Work order: Print, exactly as written, the line containing "tap | 265 | 2.57" and every line after it, ending with the final line of the data below.
[Opening Material for this exercise section]
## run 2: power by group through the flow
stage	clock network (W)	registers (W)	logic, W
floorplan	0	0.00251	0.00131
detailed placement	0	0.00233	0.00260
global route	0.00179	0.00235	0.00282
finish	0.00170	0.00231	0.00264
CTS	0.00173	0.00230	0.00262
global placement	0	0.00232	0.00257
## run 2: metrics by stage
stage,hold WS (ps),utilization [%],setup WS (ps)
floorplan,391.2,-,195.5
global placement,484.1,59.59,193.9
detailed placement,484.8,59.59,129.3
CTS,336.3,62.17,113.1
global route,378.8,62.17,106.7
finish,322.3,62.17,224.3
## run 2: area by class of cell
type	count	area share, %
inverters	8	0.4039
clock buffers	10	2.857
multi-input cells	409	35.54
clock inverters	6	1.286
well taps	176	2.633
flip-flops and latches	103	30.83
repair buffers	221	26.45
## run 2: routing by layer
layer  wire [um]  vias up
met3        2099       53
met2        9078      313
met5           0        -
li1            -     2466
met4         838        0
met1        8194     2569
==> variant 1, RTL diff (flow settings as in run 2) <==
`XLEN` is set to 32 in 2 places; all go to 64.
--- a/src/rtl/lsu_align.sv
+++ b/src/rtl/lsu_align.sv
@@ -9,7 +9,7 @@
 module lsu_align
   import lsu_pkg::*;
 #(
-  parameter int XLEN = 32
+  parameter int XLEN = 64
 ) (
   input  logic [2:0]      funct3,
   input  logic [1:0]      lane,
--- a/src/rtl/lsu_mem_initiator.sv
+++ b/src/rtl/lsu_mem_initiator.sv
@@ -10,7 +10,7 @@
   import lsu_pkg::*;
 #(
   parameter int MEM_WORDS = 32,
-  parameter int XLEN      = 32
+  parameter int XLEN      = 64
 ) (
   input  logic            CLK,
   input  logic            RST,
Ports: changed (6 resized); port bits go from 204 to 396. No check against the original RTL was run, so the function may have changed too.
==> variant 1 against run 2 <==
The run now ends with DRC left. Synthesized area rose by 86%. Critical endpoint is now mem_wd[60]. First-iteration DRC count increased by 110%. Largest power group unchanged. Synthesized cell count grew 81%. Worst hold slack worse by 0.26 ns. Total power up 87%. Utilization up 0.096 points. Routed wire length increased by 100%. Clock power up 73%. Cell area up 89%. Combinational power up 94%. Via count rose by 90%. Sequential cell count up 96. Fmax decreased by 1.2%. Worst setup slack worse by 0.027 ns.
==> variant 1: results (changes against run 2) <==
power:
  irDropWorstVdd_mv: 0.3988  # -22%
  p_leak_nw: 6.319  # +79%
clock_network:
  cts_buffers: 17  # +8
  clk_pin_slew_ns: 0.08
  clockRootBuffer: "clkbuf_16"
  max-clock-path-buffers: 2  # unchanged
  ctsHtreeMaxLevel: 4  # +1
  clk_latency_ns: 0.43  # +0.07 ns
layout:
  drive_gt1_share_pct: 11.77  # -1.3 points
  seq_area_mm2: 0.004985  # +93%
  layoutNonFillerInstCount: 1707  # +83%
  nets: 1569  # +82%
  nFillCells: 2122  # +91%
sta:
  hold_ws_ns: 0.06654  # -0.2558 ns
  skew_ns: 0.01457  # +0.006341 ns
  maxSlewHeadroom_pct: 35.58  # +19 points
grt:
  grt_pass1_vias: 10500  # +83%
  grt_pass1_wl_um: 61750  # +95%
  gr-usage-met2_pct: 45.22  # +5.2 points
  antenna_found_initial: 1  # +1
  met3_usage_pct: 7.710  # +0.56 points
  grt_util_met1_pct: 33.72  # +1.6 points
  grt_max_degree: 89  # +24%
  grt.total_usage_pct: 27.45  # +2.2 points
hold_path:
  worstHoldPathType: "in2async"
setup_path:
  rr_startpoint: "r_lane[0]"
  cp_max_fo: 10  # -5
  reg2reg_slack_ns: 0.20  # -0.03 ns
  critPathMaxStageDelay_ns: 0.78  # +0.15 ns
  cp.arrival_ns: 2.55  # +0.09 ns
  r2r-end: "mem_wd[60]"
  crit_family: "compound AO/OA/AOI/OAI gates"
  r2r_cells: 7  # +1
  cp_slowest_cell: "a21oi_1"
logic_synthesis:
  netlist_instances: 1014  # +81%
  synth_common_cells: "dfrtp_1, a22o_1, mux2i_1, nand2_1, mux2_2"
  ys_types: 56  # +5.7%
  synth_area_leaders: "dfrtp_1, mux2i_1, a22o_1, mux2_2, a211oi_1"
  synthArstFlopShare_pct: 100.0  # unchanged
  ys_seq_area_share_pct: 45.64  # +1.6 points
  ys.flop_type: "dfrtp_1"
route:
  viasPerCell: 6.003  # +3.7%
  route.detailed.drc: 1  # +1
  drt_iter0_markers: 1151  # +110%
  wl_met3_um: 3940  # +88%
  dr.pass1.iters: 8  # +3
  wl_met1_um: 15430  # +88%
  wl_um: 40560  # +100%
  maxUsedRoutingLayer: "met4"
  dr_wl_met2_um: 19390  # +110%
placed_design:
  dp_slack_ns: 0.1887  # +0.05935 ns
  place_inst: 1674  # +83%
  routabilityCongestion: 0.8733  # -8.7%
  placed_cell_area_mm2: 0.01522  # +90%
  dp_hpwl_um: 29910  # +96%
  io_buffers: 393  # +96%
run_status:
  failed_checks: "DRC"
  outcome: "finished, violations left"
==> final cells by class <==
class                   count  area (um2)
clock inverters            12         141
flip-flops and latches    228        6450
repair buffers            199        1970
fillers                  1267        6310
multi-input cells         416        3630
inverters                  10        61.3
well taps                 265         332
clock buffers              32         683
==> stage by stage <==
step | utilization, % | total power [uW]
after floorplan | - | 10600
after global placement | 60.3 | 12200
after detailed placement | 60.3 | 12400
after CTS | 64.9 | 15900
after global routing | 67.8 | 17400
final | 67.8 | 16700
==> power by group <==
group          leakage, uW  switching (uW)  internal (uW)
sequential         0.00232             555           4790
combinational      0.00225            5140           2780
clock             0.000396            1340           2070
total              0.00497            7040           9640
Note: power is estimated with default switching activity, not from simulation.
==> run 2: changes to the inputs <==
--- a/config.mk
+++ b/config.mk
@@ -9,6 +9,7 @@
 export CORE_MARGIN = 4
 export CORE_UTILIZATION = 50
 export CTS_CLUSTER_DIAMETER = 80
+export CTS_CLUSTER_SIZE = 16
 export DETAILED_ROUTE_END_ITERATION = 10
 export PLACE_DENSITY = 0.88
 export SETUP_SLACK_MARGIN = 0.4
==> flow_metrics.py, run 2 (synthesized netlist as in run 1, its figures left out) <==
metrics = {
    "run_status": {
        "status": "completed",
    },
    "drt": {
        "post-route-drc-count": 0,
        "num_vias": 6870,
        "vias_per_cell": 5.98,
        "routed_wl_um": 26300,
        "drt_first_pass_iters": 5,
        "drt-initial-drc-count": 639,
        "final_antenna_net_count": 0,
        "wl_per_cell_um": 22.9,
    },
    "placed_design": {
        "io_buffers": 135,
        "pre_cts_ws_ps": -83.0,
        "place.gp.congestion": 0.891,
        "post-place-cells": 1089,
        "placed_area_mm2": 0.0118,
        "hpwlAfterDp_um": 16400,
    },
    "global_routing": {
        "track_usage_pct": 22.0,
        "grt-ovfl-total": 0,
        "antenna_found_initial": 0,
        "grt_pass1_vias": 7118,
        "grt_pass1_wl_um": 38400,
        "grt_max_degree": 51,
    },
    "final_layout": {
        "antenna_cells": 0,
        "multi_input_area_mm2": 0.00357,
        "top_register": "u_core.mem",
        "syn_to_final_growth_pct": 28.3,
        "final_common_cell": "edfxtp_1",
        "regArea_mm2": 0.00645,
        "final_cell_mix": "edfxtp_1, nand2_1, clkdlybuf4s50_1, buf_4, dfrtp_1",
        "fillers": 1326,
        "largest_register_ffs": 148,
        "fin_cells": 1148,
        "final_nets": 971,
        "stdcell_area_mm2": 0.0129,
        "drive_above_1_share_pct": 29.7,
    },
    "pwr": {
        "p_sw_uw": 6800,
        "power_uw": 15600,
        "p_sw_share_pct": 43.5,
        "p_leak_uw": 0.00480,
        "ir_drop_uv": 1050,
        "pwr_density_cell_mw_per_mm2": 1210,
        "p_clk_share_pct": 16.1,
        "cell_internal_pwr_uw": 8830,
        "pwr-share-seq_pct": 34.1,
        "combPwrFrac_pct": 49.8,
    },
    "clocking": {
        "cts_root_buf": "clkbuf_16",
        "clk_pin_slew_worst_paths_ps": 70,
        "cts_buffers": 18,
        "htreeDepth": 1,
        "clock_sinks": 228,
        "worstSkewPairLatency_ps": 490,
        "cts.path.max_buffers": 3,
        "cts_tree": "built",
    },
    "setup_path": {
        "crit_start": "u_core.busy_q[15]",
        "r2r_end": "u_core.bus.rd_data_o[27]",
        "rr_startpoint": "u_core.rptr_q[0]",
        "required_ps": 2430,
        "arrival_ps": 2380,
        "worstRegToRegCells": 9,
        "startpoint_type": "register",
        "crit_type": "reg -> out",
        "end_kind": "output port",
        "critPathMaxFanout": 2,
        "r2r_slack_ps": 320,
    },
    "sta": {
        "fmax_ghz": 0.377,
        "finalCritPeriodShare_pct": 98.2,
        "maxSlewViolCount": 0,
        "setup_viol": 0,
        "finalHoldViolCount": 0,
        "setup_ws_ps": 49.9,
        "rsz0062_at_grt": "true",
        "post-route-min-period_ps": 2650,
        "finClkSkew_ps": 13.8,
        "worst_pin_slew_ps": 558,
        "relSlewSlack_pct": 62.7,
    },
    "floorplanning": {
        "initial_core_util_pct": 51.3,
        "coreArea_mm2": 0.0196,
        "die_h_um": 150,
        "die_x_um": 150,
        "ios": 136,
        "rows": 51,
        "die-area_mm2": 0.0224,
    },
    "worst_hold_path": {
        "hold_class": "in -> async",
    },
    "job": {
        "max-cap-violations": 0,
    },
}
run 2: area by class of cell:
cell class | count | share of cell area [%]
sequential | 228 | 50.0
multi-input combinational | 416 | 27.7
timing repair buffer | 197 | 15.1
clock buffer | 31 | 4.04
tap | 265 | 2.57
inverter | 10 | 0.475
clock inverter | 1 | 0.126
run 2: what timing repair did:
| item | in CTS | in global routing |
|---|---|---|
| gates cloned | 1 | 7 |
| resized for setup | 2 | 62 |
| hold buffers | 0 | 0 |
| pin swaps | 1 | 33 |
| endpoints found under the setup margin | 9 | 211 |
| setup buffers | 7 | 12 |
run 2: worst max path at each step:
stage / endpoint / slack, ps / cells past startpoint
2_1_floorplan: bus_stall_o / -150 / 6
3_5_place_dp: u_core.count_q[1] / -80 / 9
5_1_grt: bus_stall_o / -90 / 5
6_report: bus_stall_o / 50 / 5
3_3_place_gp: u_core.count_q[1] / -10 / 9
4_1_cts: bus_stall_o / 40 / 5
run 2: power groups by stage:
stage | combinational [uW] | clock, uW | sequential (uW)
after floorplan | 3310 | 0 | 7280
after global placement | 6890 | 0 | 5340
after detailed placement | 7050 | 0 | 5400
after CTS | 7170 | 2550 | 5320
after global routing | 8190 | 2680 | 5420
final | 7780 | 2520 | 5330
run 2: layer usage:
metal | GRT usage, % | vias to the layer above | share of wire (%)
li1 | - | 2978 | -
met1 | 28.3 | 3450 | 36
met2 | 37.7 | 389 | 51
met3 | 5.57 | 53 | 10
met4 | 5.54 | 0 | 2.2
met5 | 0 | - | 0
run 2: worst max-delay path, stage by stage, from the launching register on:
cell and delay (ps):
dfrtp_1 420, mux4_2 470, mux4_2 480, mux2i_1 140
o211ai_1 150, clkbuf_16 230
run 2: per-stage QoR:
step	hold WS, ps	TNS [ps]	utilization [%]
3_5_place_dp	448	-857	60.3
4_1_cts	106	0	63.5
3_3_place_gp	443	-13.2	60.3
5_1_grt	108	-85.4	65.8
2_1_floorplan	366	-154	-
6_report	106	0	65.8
[Closing Material for this exercise section]
Task solution:
tap | 265 | 2.57
inverter | 10 | 0.475
clock inverter | 1 | 0.126
run 2: what timing repair did:
| item | in CTS | in global routing |
|---|---|---|
| gates cloned | 1 | 7 |
| resized for setup | 2 | 62 |
| hold buffers | 0 | 0 |
| pin swaps | 1 | 33 |
| endpoints found under the setup margin | 9 | 211 |
| setup buffers | 7 | 12 |
run 2: worst max path at each step:
stage / endpoint / slack, ps / cells past startpoint
2_1_floorplan: bus_stall_o / -150 / 6
3_5_place_dp: u_core.count_q[1] / -80 / 9
5_1_grt: bus_stall_o / -90 / 5
6_report: bus_stall_o / 50 / 5
3_3_place_gp: u_core.count_q[1] / -10 / 9
4_1_cts: bus_stall_o / 40 / 5
run 2: power groups by stage:
stage | combinational [uW] | clock, uW | sequential (uW)
after floorplan | 3310 | 0 | 7280
after global placement | 6890 | 0 | 5340
after detailed placement | 7050 | 0 | 5400
after CTS | 7170 | 2550 | 5320
after global routing | 8190 | 2680 | 5420
final | 7780 | 2520 | 5330
run 2: layer usage:
metal | GRT usage, % | vias to the layer above | share of wire (%)
li1 | - | 2978 | -
met1 | 28.3 | 3450 | 36
met2 | 37.7 | 389 | 51
met3 | 5.57 | 53 | 10
met4 | 5.54 | 0 | 2.2
met5 | 0 | - | 0
run 2: worst max-delay path, stage by stage, from the launching register on:
cell and delay (ps):
dfrtp_1 420, mux4_2 470, mux4_2 480, mux2i_1 140
o211ai_1 150, clkbuf_16 230
run 2: per-stage QoR:
step	hold WS, ps	TNS [ps]	utilization [%]
3_5_place_dp	448	-857	60.3
4_1_cts	106	0	63.5
3_3_place_gp	443	-13.2	60.3
5_1_grt	108	-85.4	65.8
2_1_floorplan	366	-154	-
6_report	106	0	65.8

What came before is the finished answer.